Benjamin Franklin organized a lottery to raise money to purchase cannons for the defense of Philadelphia. Several of these lotteries offered prizes in the form of "Pieces of Eight". George Washington's Mountain Road Lottery in 1768 was unsuccessful, but these rare lottery tickets bearing Washington's signature became collector's items; one example sold for about $15,000 in 2007. Washington was also a manager for Col. Bernard Moore's "Slave Lottery" in 1769, which advertised land and slaves as prizes in The Virginia Gazette.

At the outset of the Revolutionary War, the Continental Congress used lotteries to raise money to support the Colonial Army. Alexander Hamilton wrote that lotteries should be kept simple, and that "Everybody ... will be willing to hazard a trifling sum for the chance of considerable gain ... and would prefer a small chance of winning a great deal to a great chance of winning little". Taxes had never been accepted as a way to raise public funding for projects, and this led to the popular belief that lotteries were a form of hidden tax.

At the end of the Revolutionary War the various states had to resort to lotteries to raise funds for numerous public projects.

===German-speaking countries===
The first big lottery on German soil was held in 1614 in Hamburg.

In Austria the first lottery was drawn in 1751, during the reign of Empress Maria Theresia, and was named Lotto di Genova since it was based on 90 numbers.

===Spain, 1763===
Spain offers a wealth of lottery games, the majority of which are operated by Loterías y Apuestas del Estado with the remaining lotteries operated by the blind charity ONCE and the Catalan government's Loteria de Catalunya. The first Spanish lottery game was played back in 1763 and, over the last two centuries, playing the lottery in Spain has developed into a tradition.

The Spanish Christmas Lottery (officially Sorteo Extraordinario de Navidad /es/ or simply Lotería de Navidad /es/) is a national lottery. It is organized every year since 1812 by a branch of the Spanish Public Administration, now called Loterías y Apuestas del Estado. The name Sorteo de Navidad was used for the first time in 1892.

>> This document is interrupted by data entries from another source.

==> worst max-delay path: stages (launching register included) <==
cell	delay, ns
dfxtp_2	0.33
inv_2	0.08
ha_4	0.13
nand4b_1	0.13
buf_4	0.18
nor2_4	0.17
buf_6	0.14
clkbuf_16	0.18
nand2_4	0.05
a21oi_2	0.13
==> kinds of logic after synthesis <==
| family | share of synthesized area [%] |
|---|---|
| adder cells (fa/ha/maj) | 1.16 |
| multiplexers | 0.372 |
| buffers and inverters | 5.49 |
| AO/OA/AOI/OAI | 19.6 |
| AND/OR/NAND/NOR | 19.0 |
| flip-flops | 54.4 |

The Spanish Christmas lottery is the second longest continuously running lottery in the world. This includes the years during the Spanish Civil War when the lottery draw was held in Valencia after the Republicans were forced to relocate their capital from Madrid. After the overthrow of the Republican government the lottery continued uninterrupted under the Franco regime.

==Ticket gallery==

English Lottery 1566 Scroll.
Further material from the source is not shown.